Excerpted records:

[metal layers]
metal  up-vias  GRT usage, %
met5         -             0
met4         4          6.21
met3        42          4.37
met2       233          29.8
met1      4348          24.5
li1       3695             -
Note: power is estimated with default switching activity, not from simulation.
--- config.mk ---
export PLATFORM = sky130hd
export DESIGN_NAME = text_console_cursor_engine_flat
export DESIGN_NICKNAME = d
export VERILOG_FILES = /design/src/tcce_pkg.sv /design/src/tcce_ifs.sv /design/src/text_console_cursor_engine.sv /design/src/tcce_datapath.sv /design/src/tcce_ctrl.sv /design/src/flat_wrapper.sv
export SDC_FILE = /design/constraint.sdc
export NUM_CORES = 1
export LEC_CHECK = 0
export ABC_CLOCK_PERIOD_IN_PS = 3490
export BUFFER_PORTS_ARGS = -buffer_cell sky130_fd_sc_hd__clkbuf_2
export CAP_MARGIN = 10
export CELL_PAD_IN_SITES_DETAIL_PLACEMENT = 0
export CELL_PAD_IN_SITES_GLOBAL_PLACEMENT = 1
export CORE_MARGIN = 3
export CORE_UTILIZATION = 45
export DETAILED_ROUTE_END_ITERATION = 6
export PLACE_DENSITY_LB_ADDON = 0.1
export SLEW_MARGIN = 20
export SYNTH_ARGS = -nofsm -noshare
export SYNTH_HDL_FRONTEND = slang
export SYNTH_SLANG_ARGS = --single-unit
--- constraint.sdc ---
create_clock -name i_clk -period 3.49 [get_ports i_clk]
set_clock_uncertainty 0.15 [all_clocks]
set_input_delay 0.5235 -clock i_clk [delete_from_list [all_inputs] [get_ports i_clk]]
set_output_delay 0.5235 -clock i_clk [all_outputs]
set_load 0.1 [all_outputs]
--- src/sv/rog_pkg.sv ---
package rog_pkg;

   // grid geometry and count width
   localparam int GRID_WIDTH  = 128;
   localparam int GRID_HEIGHT = 128;
   localparam int COUNT_BITS  = 8;

   // transaction field widths
   localparam int FUNC_BITS = 3;
   localparam int POS_BITS  = 9;

   // memory layout: row-major with each row padded to a power of two
   localparam int X_BITS    = $clog2(GRID_WIDTH);
   localparam int Y_BITS    = $clog2(GRID_HEIGHT);
   localparam int ADDR_BITS = X_BITS + Y_BITS;
   localparam int DEPTH     = 1 << ADDR_BITS;

   // scan index must also hold the grid size itself
   localparam int SCAN_BITS = ((X_BITS > Y_BITS) ? X_BITS : Y_BITS) + 1;

   localparam logic [COUNT_BITS-1:0] COUNT_MAX = '1;

   typedef enum logic [FUNC_BITS-1:0] {
      FUNC_POPULATE   = 3'd0,
      FUNC_DEPOPULATE = 3'd1,
      FUNC_QUERY      = 3'd2,
      FUNC_FREE_X     = 3'd3,
      FUNC_FREE_Y     = 3'd4,
      FUNC_CLEAR      = 3'd5
   } func_type;

   typedef enum logic [1:0] {
      SEL_RECT,
      SEL_LO,
      SEL_HI,
      SEL_WIPE
   } addr_sel_type;

   typedef enum logic [3:0] {
      ST_INIT,
      ST_IDLE,
      ST_DISPATCH,
      ST_RECT_RD,
      ST_RECT_WR,
      ST_QUERY_RD,
      ST_LO_TEST,
      ST_LO_CHK,
      ST_HI_TEST,
      ST_HI_CHK,
      ST_WIPE,
      ST_DONE
   } state_type;

   typedef struct packed {
      logic         load;
      logic         mem_rd;
      logic         mem_wr;
      addr_sel_type addr_sel;
      logic         rect_init;
      logic         rect_step;
      logic         scan_init;
      logic         lo_dec;
      logic         hi_inc;
      logic         wipe_step;
      logic         out_load;
   } ctl_cmd_type;

   typedef struct packed {
      logic [FUNC_BITS-1:0] func;
      logic                 rect_ok;
      logic                 start_ok;
      logic                 rect_last;
      logic                 lo_zero;
      logic                 hi_end;
      logic                 cell_zero;
      logic                 wipe_last;
      logic                 out_free;
   } ctl_status_type;

endpackage
File: src/rtl/sensor_frame_deframer.sv
// Output: a two-entry stage (output register plus skid register) registers each result.
// Throughput: one byte per cycle while the skid register is empty; in_tready is low while
// it holds an entry. The frame state updates in the accept cycle.
// Reset: synchronous on rst_n low; hunts for sync, format 0, fixed length 61,
// output stage empty.
module sensor_frame_deframer import sfd_pkg::*; (
  input  logic        clk,
  input  logic        rst_n,

  input  logic        in_tvalid,
  output logic        in_tready,
  input  logic [7:0]  in_tdata,   // [7:0] rx_byte

  output logic        out_tvalid,
  input  logic        out_tready,
  output logic [23:0] out_tdata,  // [7:0] frame_byte, [15:8] byte_index, [23:16] frame_type
  output logic [1:0]  out_tuser,  // [1:0] item_kind
  output logic        out_tlast,

  input  logic        cfg_we,
  input  logic        cfg_index,
  input  logic [7:0]  cfg_wdata
);

  deframe_state_t st_r;
  deframe_state_t st_nxt;
  result_t        res;
  logic [1:0]     frame_format_r;
  logic [7:0]     fixed_frame_length_r;

  result_t out_r;
  result_t skid_r;
  logic    out_valid_r;
  logic    skid_valid_r;
  logic    in_accept;
  logic    push;
  logic    pop;

  sfd_step u_step (
    .st                 (st_r),
    .rx_byte            (in_tdata),
    .frame_format       (frame_format_r),
    .fixed_frame_length (fixed_frame_length_r),
    .st_nxt             (st_nxt),
    .res                (res)
  );

  assign in_tready = !skid_valid_r;
  assign in_accept = in_tvalid && in_tready;
  assign push      = in_accept && res.valid;
  assign pop       = out_valid_r && out_tready;

  always_ff @(posedge clk) begin
    if (!rst_n) begin
      st_r                 <= '0;
      frame_format_r       <= FMT_TYPED;
      fixed_frame_length_r <= FIXED_LENGTH_RESET;
    end else if (cfg_we) begin
      // any register write drops the current frame
      st_r.hunt_phase     <= PH_HUNT;
      st_r.position_count <= 8'd0;
      if (cfg_index == CFG_FRAME_FORMAT) begin
        frame_format_r <= cfg_wdata[1:0];
      end else begin
        fixed_frame_length_r <= cfg_wdata;
      end
    end else if (in_accept) begin
      st_r <= st_nxt;
    end
  end

  always_ff @(posedge clk) begin
    if (!rst_n) begin
      out_valid_r  <= 1'b0;
      skid_valid_r <= 1'b0;
    end else if (skid_valid_r) begin
      if (pop) begin
        skid_valid_r <= 1'b0;
      end
    end else if (push) begin
      if (out_valid_r && !pop) begin
        skid_valid_r <= 1'b1;
      end else begin
        out_valid_r <= 1'b1;
      end
    end else if (pop) begin
      out_valid_r <= 1'b0;
    end
  end

  always_ff @(posedge clk) begin
    if (skid_valid_r) begin
      if (pop) begin
        out_r <= skid_r;
      end
    end else if (push) begin
      if (out_valid_r && !pop) begin
        skid_r <= res;
      end else begin
        out_r <= res;
      end
    end
  end

  assign out_tvalid = out_valid_r;
  assign out_tdata  = {out_r.frame_type, out_r.byte_index, out_r.frame_byte};
  assign out_tuser  = out_r.item_kind;
  assign out_tlast  = out_r.last_of_frame;

`ifndef ASSERT_OFF
  a_skid_behind_out: assert property (@(posedge clk) disable iff (!rst_n)
    skid_valid_r |-> out_valid_r)
    else $error("skid entry held while output register empty");

  a_cfg_rehunt: assert property (@(posedge clk) disable iff (!rst_n)
    cfg_we |=> (st_r.hunt_phase == PH_HUNT && st_r.position_count == 8'd0))
    else $error("config write did not return to hunting");

  a_last_is_status: assert property (@(posedge clk) disable iff (!rst_n)
    out_valid_r |-> (out_r.last_of_frame == (out_r.item_kind != KIND_BYTE)))
    else $error("last flag and item kind disagree");

  a_pos_outside_frame: assert property (@(posedge clk) disable iff (!rst_n)
    st_r.hunt_phase != PH_FRAME |-> st_r.position_count == 8'd0)
    else $error("position count nonzero outside a frame");

  a_pos_inside_frame: assert property (@(posedge clk) disable iff (!rst_n)
    st_r.hunt_phase == PH_FRAME |-> st_r.position_count >= 8'd2)
    else $error("position count below two inside a frame");
`endif

endmodule
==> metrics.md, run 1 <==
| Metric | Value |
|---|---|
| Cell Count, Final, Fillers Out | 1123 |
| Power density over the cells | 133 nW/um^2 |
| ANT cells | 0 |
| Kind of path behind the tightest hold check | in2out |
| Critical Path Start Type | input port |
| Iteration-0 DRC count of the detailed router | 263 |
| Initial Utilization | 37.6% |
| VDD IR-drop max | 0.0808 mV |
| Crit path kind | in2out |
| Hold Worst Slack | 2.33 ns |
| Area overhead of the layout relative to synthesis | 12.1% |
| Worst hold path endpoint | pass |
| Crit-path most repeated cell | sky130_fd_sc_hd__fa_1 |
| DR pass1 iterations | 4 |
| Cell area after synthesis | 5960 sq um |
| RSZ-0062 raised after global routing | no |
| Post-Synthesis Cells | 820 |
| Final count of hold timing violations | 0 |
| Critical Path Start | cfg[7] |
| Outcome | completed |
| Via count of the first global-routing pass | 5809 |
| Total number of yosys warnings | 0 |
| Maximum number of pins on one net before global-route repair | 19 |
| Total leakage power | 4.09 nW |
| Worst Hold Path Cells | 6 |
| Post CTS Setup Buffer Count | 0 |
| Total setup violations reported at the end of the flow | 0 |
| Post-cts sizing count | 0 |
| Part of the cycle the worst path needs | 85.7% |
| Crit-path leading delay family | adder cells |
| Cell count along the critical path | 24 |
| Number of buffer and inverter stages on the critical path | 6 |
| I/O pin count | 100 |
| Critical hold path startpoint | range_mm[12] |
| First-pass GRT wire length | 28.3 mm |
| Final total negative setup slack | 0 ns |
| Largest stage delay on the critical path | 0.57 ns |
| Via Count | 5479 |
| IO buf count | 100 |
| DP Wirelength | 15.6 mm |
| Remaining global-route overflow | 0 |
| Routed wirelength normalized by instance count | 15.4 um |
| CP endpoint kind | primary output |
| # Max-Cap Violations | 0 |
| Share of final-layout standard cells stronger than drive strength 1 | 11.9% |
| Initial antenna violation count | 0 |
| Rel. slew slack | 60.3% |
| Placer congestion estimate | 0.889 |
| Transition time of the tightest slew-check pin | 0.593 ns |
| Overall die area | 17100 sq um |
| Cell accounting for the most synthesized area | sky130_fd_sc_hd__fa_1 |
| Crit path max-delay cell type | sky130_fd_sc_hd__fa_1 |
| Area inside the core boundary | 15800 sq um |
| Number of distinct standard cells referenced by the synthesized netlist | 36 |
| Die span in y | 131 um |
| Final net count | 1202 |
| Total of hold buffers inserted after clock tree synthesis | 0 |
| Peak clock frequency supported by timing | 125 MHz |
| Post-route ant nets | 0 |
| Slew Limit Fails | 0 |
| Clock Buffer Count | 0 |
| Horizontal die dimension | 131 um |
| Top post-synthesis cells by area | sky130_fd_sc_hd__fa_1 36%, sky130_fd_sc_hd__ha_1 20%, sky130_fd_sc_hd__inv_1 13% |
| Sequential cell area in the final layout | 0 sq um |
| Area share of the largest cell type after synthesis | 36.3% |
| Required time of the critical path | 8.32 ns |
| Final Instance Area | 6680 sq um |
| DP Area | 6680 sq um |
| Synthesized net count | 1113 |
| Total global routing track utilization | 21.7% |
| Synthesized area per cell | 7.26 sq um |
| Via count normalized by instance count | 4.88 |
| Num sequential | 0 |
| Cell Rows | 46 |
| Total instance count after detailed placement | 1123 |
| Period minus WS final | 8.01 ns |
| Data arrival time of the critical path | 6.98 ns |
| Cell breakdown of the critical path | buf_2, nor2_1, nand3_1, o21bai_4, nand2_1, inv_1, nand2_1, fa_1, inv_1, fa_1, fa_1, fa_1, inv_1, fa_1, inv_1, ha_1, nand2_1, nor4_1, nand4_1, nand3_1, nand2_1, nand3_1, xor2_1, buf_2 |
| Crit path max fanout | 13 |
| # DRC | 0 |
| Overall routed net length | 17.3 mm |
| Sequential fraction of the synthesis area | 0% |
`config.mk`:
```
export PLATFORM = sky130hd
export DESIGN_NAME = cbpe_div
export DESIGN_NICKNAME = d
export VERILOG_FILES = /design/src/design/cbpe_div.sv
export SDC_FILE = /design/constraint.sdc
export NUM_CORES = 1
export LEC_CHECK = 0
export ABC_AREA = 0
export BUFFER_PORTS_ARGS = -buffer_cell sky130_fd_sc_hd__buf_2
export CAP_MARGIN = 20
export CORE_MARGIN = 2
export CORE_UTILIZATION = 21
export DETAILED_ROUTE_END_ITERATION = 16
export PLACE_DENSITY = 0.7
export SLEW_MARGIN = 5
export SYNTH_ARGS = -nofsm -noshare
export SYNTH_HDL_FRONTEND = slang
export SYNTH_SLANG_ARGS = --single-unit
```
`constraint.sdc`:
```
create_clock -name clk -period 0.8 [get_ports clk]
set_clock_uncertainty 0.1 [all_clocks]
set_input_delay 0.08 -clock clk [delete_from_list [all_inputs] [get_ports clk]]
set_output_delay 0.08 -clock clk [all_outputs]
set_load 0.005 [all_outputs]
```
`src/design/cbpe_div.sv`:
```
module cbpe_div #(
  parameter int STEPS = 1024,
  parameter int KW    = 11,
  parameter int CB    = 10
) (
  input  logic               clk,
  input  logic               stage_en,
  input  logic [3*KW+CB-1:0] acc_in,
  output logic [CB-1:0]      quot
);

  // STEPS is a power of two, so the division by STEPS^3 is a shift.
  localparam int SH = 3 * $clog2(STEPS);

  logic [CB-1:0] q_r;

  always_ff @(posedge clk) begin
    if (stage_en) begin
      q_r <= acc_in[SH +: CB];
    end
  end

  assign quot = q_r;

endmodule

```
==> run summary <==
Largest register FFs - 10
PwrDens - 2120 nW/µm²
GPL Wtd Cong - 0.639
Endpoints failing setup - 14
Comb_multi_in - 0
Syn_area_per_cell - 30.0 µm²
Total gr overflow - 0
IO Port Bufs - 21
CP Cell Sequence - buf_2
Overall Global Routing Usage - 0.0699
IO Pins - 55
Synth area leaders - edfxtp_1 (100%)
Fin worst setup slack - -132 ps
Die width - 41.8 µm
Yosys warns - 0
Finished Layout Cells - 53
Min-Delay Path Class - input port to flop
GR Util met2 - 0.116
Share of cells above drive strength 1 - 0.579
Chip Height - 41.8 µm
Pin count of the biggest net entering global routing - 11
Flops & latches, synth - 10
GRT met3 Usage - 0.0435
Nets - 85
Slew margin rel. - 0.855
RSZ-0062 raised after global routing - true
Post-DR wirelength/cell - 9.91 µm
DP Cell Count - 46
Post-synthesis sequential area ratio - 1.00
Post-Synth Adder-Cell Area - 0
Cell Rows - 13
Failing checks - hold timing, setup timing
CTS Sinks - 10
Mapped Cells - 10
Simple-gate share of the synthesized area - 0
CP Launch Type - flop
ANT cells - 0
CTS buffer count - 3
Synth top area share - 1.00
Placed instance area - 424 µm²
CORE AREA - 1320 µm²
Util after Layout - 0.377
Initial Utilization - 0.228
Critical Path Sink Type - output pin
Mux cell area share after synthesis - 0
H-Tree Depth - 1
Met1 usage - 0.0574
Distinct cells, synth - 1
Power consumption - 1.05 mW
Max-slew violation count - 0
Hold Vio Cnt, Final - 4
Initial detailed-routing violation count - 2
Drt first pass iters - 4
Clk slew on worst S/H paths - 60 ps
Crit path max fanout - 1
Highest clock rate - 1070 MHz
Avg Vias per Cell - 3.75
Cell type with the largest total area after synthesis - edfxtp_1
Post-DRT Antenna Nets - 0
Worst EP required - 620 ps
Vias - 199
Worst slew pin tran - 218 ps
CTS tree - done
Synth Area in XOR/XNOR - 0
Syn Std Cell Area - 300 µm²
Synth-to-Final Area Change - 65.4%
Fin Hold WS - -102 ps
Crit share post-route - 1.16
FF/Latch Area - 300 µm²
Syn nets - 55
Gr busiest metal - met2
Initial antenna violation count - 0
Critical path data arrival time - 750 ps
Critical Path Slowest Stage Cell - edfxtp_1
Routed wire length - 525 µm
Root buf cell - clkbuf_4
Crit-path leading delay family - flip-flops
Outcome - finished with violations
# Max-Cap Violations - 0
DRC errors left - 0
Min Clock Period, post-route - 932 ps
Bufs and invs on worst path - 1
VDD IR max - 0.935 mV
Die area - 1750 µm²
Longest Clk Path Bufs - 2
Final Cell Area - 497 µm²
First-pass GRT wire length - 834 µm
Vias in the first global route - 201
CP max stage delay - 360 ps
Worst setup path class - flop to output pin
Leak pwr - 0.211 nW
Synth Area in Compound Gates - 0
Area of the multi-input gates - 0 µm²
Fillers - 133
## where the power goes
part	leakage [nW]	internal (mW)	total, mW	switching [mW]
sequential	0.0979	0.622	0.630	0.00800
clock	0.0138	0.173	0.325	0.152
combinational	0.0998	0.0592	0.0962	0.0370
## layout by cell type, fill, tap and decap left out
master,netlist,routed
clkbuf_4,0,3
buf_2,0,19
dlygate4sd3_1,0,6
edfxtp_1,10,10
## Yosys cell counts (all sizes together)
cell / number
edfxtp: 10
## per-layer routing
layer	vias to the layer above	wire length, µm
met5	-	0
met4	0	0
met3	0	72
met2	12	274
met1	90	177
li1	97	-
## what timing repair did
item | in CTS | in global routing
buffers inserted | 0 | 0
pin swaps | 0 | 0
endpoints found under the hold margin | 10 | 7
setup endpoints to repair | 10 | 12
hold buffers | 3 | 3
gates resized for setup | 0 | 0
## area by class of cell
cell class,instances,share of cell area
sequential,10,0.605
clock buffer,3,0.0453
timing repair buffer,25,0.312
tap,15,0.0378
## metrics by stage
| stage | TNS [ps] | hold slack, ps | worst slack (ps) |
|---|---|---|---|
| after CTS | -1360 | -113 | -155 |
| after detailed placement | 0 | 158 | 73.8 |
| after global placement | 0 | 156 | 80.7 |
| after floorplan | 0 | 78.9 | 265 |
| final | -1230 | -102 | -132 |
| after global routing | -1570 | -108 | -171 |
## logic make-up (layout without fill, tap and decap cells)
group	after synthesis	count (layout)
flip-flops	10	10
buffers and inverters	0	28
## worst paths after layout
path | start | endpoint | slack (ps) | cells past startpoint
max | quot[0]$_DFFE_PP_ | quot[0] | -130 | 1
min | acc_in[39] | quot[9]$_DFFE_PP_ | -100 | 1
(Power assumes the default switching activity.)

Exercise:
Going back over the entries above, copy word for word every line from the one that has "cells | 0 |" on through the one that has "5960 sq um |".

Your response:
| ANT cells | 0 |
| Kind of path behind the tightest hold check | in2out |
| Critical Path Start Type | input port |
| Iteration-0 DRC count of the detailed router | 263 |
| Initial Utilization | 37.6% |
| VDD IR-drop max | 0.0808 mV |
| Crit path kind | in2out |
| Hold Worst Slack | 2.33 ns |
| Area overhead of the layout relative to synthesis | 12.1% |
| Worst hold path endpoint | pass |
| Crit-path most repeated cell | sky130_fd_sc_hd__fa_1 |
| DR pass1 iterations | 4 |
| Cell area after synthesis | 5960 sq um |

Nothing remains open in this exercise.